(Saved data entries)
* * * *

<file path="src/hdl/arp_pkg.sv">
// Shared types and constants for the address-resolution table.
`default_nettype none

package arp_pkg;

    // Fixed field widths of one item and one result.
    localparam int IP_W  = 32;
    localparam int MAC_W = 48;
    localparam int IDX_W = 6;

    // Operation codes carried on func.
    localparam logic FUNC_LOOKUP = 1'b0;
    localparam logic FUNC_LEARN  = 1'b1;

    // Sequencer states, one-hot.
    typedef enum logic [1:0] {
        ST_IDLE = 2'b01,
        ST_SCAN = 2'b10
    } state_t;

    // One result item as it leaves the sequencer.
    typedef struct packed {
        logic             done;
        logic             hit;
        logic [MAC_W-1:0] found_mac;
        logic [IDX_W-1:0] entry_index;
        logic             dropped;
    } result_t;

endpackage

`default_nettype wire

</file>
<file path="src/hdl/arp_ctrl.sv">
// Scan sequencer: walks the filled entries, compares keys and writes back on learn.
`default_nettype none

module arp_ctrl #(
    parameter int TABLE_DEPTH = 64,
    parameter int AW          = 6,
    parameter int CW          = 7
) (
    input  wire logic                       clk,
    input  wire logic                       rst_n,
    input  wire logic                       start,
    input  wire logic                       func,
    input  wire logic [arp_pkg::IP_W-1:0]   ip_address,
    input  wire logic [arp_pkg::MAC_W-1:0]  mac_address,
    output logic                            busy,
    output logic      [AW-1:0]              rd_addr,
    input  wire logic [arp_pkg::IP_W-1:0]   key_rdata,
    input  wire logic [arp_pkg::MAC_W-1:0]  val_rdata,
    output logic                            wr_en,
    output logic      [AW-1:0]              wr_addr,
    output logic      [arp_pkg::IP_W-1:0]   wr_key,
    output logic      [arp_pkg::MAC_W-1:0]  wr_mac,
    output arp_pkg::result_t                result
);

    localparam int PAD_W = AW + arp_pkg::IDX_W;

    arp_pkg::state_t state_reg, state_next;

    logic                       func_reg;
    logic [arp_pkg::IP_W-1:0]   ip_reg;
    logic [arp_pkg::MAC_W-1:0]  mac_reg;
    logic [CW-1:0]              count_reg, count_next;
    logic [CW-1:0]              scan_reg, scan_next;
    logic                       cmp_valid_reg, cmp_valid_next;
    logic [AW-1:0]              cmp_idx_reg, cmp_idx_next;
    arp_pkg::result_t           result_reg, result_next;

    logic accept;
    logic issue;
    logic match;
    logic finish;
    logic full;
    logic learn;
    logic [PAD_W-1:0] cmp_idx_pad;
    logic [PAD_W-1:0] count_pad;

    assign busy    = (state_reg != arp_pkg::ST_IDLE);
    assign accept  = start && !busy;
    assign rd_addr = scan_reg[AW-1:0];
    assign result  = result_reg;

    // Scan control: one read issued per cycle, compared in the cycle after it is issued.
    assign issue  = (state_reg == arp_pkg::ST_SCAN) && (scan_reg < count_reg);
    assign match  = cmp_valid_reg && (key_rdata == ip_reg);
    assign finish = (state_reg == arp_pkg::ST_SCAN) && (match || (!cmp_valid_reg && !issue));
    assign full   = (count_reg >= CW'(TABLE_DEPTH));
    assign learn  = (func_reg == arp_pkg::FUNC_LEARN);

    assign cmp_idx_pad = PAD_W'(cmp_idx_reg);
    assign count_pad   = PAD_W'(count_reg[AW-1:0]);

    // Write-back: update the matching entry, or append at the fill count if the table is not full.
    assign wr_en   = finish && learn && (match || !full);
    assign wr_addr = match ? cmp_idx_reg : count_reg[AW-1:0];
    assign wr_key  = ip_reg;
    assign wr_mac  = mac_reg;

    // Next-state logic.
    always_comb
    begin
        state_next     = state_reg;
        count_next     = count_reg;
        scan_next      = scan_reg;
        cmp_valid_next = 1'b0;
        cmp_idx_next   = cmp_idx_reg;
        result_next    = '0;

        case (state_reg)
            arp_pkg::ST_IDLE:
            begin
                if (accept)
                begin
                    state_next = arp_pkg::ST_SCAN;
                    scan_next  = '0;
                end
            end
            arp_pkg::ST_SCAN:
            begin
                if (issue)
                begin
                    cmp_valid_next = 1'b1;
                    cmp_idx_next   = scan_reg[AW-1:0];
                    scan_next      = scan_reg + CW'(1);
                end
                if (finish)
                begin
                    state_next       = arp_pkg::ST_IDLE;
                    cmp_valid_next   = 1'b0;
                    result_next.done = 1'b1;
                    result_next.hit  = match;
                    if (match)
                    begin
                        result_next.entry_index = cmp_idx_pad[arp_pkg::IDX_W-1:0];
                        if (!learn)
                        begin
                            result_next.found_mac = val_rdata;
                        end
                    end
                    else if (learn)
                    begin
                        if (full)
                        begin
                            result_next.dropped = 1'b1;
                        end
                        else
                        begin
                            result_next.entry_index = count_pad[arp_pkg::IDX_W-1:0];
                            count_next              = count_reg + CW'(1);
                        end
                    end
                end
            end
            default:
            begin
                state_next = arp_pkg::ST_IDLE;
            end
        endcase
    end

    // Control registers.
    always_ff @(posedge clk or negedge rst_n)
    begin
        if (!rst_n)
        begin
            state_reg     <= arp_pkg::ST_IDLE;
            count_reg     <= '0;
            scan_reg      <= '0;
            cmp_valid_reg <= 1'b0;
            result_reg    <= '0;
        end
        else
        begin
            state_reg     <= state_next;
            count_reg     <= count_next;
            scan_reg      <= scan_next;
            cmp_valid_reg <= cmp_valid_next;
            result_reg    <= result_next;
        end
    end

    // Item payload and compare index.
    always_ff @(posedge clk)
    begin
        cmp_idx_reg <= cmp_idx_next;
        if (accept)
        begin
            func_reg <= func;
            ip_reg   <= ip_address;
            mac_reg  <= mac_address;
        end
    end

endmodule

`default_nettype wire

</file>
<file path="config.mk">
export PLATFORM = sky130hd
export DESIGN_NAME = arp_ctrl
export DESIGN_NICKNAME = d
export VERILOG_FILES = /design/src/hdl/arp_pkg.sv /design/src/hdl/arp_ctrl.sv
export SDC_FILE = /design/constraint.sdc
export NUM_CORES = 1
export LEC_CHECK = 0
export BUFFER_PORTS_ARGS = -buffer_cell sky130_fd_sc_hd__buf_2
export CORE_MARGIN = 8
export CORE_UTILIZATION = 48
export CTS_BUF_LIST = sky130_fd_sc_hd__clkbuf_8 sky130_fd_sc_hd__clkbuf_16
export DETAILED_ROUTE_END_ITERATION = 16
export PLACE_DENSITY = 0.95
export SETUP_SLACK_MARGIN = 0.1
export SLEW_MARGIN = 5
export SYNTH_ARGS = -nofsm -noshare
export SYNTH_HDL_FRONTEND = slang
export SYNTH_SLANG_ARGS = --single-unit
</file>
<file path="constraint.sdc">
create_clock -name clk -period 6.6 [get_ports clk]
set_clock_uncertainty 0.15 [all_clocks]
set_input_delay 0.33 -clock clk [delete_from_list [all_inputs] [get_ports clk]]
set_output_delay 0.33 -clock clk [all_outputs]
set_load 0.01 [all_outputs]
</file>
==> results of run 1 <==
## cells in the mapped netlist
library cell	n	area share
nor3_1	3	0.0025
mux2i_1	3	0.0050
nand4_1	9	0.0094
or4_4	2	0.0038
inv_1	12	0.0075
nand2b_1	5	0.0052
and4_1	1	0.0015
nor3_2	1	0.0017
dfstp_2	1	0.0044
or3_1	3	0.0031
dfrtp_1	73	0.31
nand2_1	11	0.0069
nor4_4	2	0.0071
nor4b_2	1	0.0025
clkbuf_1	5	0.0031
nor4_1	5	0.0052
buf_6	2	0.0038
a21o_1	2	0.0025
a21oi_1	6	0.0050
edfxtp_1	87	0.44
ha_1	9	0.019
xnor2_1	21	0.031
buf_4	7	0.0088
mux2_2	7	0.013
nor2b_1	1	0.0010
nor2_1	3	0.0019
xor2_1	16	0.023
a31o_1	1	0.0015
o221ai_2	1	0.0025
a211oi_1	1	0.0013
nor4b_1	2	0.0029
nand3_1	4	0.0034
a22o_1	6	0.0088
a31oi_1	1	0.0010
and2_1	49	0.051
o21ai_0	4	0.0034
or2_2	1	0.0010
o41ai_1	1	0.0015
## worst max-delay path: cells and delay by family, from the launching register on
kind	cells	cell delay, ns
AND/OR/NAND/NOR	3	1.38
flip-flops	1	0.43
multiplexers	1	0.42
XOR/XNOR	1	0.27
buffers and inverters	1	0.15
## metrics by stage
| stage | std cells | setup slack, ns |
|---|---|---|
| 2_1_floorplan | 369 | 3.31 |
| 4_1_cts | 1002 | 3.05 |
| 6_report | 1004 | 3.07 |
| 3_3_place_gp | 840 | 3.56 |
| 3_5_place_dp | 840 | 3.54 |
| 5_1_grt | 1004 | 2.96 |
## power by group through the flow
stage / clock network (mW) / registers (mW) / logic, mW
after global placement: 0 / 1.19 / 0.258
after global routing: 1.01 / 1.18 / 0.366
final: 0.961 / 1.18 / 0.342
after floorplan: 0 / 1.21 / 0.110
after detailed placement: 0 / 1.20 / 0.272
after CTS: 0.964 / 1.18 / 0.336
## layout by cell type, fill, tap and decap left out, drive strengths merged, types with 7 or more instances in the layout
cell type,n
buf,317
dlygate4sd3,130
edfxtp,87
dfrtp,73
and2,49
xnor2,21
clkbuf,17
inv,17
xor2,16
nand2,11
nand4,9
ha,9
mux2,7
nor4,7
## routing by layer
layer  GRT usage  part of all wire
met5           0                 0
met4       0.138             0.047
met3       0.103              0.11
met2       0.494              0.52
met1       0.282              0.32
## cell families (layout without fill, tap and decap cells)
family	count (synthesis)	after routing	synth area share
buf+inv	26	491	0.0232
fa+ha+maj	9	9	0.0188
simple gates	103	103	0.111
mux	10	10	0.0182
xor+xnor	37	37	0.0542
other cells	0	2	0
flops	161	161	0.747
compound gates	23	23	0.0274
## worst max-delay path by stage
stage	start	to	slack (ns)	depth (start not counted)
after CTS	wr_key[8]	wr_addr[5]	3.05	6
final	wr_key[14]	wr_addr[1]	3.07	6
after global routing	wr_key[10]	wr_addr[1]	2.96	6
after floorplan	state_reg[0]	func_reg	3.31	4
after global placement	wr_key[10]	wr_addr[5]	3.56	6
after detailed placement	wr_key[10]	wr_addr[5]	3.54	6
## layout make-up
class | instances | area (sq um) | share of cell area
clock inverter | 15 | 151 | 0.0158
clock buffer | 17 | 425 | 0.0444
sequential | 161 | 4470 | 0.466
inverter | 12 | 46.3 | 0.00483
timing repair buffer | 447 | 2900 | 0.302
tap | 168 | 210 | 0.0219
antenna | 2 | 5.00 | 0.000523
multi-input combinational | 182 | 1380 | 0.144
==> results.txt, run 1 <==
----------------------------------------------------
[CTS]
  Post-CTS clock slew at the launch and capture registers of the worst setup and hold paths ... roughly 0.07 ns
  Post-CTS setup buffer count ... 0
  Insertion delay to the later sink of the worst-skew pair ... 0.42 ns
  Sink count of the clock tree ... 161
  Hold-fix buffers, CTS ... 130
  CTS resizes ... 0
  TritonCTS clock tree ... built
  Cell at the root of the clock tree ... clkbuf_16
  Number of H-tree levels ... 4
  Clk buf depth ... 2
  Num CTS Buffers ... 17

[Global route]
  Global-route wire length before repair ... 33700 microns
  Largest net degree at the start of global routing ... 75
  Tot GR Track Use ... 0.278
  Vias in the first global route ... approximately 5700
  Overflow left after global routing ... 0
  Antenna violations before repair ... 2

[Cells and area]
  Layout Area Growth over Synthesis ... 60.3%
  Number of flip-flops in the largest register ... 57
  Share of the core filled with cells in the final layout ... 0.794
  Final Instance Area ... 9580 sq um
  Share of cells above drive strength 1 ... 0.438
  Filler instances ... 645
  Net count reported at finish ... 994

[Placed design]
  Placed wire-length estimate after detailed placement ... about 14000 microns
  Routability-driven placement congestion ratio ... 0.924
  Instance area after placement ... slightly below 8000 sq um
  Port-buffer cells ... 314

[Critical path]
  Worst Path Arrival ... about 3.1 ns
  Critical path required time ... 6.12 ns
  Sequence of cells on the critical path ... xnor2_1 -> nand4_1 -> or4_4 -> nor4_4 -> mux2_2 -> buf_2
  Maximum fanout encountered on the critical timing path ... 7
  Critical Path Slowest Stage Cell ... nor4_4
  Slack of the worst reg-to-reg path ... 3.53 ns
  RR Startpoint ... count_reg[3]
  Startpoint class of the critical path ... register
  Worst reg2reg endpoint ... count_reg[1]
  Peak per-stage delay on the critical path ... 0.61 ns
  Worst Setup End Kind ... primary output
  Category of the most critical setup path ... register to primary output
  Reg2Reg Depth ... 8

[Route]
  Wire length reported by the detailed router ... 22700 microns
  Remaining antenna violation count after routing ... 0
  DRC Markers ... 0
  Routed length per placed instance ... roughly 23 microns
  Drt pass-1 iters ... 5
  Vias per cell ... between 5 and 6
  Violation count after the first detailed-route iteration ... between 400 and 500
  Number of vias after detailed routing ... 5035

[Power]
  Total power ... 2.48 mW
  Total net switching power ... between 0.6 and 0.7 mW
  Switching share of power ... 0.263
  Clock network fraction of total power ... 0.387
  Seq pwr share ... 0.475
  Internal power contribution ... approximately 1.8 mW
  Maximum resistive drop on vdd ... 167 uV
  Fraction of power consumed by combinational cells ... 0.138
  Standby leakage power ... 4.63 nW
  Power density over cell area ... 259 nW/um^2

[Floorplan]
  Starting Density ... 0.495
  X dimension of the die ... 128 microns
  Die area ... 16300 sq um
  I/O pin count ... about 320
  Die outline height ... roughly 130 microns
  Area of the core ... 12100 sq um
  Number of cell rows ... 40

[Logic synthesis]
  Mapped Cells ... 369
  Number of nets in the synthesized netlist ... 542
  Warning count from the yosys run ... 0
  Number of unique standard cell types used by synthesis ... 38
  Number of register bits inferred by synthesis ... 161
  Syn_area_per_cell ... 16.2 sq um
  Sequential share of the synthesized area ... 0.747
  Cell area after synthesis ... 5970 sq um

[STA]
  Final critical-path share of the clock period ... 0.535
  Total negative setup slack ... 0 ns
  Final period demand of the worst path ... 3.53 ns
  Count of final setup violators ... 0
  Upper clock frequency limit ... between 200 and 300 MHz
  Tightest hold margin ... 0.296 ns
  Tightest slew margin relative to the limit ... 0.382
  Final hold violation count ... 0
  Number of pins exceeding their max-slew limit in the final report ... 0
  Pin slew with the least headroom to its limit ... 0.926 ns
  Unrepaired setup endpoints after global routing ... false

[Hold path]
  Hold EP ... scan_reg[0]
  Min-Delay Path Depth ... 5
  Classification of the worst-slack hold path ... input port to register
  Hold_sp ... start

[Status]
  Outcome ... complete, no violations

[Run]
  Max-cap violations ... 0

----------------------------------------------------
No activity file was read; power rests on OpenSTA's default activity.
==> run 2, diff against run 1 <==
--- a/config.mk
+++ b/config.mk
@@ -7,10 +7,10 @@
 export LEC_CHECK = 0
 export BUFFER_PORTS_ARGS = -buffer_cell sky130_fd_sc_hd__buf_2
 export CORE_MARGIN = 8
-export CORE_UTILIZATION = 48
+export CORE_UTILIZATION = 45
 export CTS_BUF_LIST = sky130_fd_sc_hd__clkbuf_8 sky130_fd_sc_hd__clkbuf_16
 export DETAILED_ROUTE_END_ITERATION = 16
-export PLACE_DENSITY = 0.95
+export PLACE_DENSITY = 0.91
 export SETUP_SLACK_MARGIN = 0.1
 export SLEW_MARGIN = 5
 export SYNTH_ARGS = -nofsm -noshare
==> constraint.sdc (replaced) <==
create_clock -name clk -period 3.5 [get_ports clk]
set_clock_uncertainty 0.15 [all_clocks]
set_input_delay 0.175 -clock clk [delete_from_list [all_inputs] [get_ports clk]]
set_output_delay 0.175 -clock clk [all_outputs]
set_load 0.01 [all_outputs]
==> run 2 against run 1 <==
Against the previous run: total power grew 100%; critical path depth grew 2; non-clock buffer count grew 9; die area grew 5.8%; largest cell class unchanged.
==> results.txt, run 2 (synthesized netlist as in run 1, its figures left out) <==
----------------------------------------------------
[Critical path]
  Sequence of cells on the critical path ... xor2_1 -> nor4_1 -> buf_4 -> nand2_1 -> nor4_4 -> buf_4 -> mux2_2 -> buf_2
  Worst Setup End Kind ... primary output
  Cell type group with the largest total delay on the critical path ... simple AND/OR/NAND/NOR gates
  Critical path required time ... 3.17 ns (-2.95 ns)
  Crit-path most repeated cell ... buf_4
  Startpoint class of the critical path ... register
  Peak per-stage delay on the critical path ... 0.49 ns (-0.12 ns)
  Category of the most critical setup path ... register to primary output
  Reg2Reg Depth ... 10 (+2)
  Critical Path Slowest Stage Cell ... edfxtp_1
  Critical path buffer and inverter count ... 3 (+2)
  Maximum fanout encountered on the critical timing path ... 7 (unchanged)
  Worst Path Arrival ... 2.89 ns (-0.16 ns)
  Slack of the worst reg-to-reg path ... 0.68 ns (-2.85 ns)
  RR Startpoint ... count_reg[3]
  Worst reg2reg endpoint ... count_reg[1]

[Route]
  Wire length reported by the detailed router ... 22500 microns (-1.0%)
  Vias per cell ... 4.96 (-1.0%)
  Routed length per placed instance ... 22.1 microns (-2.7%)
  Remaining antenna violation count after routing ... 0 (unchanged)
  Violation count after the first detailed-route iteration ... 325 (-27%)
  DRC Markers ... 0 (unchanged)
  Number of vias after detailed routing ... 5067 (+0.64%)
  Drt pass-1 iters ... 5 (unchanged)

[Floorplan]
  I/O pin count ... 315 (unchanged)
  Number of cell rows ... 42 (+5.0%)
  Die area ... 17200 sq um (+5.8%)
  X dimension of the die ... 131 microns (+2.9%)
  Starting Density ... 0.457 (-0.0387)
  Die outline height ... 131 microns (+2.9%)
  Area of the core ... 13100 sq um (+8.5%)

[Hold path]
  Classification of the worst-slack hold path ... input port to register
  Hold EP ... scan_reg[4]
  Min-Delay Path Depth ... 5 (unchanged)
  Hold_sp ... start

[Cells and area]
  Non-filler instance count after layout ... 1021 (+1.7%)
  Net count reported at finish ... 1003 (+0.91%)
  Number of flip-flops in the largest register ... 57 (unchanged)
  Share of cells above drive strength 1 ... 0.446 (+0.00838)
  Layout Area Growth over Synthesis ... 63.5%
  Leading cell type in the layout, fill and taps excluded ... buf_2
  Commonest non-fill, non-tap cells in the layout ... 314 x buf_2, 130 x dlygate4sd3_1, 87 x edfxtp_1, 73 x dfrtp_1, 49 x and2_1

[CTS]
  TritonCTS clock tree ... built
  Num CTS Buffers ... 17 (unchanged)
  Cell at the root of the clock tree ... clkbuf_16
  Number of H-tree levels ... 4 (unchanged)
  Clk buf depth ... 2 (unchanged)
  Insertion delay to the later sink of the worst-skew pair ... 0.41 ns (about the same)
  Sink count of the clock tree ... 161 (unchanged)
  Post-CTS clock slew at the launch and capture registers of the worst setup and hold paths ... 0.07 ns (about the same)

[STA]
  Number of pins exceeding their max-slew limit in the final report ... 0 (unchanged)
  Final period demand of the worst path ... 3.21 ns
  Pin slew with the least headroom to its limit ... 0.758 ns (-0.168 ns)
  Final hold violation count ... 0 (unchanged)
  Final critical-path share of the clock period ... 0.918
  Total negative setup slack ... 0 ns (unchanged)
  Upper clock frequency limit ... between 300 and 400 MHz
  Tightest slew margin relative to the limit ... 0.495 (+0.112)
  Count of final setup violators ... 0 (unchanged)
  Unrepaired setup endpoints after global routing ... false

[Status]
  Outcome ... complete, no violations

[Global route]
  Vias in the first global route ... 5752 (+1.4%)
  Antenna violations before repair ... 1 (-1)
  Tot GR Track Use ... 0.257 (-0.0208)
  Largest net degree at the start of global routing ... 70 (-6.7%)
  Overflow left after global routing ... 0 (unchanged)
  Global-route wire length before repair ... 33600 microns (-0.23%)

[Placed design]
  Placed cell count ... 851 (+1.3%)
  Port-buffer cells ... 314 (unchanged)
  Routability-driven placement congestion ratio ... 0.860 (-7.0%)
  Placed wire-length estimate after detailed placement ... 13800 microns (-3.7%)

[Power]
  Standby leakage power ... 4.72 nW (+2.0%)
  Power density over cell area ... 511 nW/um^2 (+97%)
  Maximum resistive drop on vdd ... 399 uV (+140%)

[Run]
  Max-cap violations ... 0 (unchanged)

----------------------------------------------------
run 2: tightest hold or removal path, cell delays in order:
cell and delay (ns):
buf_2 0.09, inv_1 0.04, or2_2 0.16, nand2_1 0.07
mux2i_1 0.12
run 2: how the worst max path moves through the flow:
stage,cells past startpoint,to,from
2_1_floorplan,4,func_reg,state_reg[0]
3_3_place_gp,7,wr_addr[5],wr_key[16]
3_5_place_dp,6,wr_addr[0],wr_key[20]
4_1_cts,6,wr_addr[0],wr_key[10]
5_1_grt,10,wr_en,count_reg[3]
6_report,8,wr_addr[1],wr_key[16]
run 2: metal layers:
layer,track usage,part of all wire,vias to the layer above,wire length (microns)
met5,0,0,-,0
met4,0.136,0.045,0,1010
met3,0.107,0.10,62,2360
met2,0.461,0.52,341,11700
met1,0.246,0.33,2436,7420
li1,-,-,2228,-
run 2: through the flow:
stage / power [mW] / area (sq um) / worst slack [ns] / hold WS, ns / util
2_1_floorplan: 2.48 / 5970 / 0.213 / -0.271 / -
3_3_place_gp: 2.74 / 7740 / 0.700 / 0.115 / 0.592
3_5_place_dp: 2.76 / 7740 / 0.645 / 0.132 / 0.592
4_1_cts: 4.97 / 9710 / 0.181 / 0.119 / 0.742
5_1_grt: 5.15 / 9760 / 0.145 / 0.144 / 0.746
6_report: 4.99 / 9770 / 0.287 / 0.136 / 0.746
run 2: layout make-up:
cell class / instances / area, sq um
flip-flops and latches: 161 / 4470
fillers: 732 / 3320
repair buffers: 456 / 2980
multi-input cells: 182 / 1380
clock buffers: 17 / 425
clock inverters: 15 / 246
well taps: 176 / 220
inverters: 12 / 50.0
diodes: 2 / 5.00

* * * *

* ACTION ITEM *
Every line of the data above that includes "reported" should be listed.

* EXERCISE OUTPUT *
  Net count reported at finish ... 994
  Wire length reported by the detailed router ... 22700 microns
  Wire length reported by the detailed router ... 22500 microns (-1.0%)
  Net count reported at finish ... 1003 (+0.91%)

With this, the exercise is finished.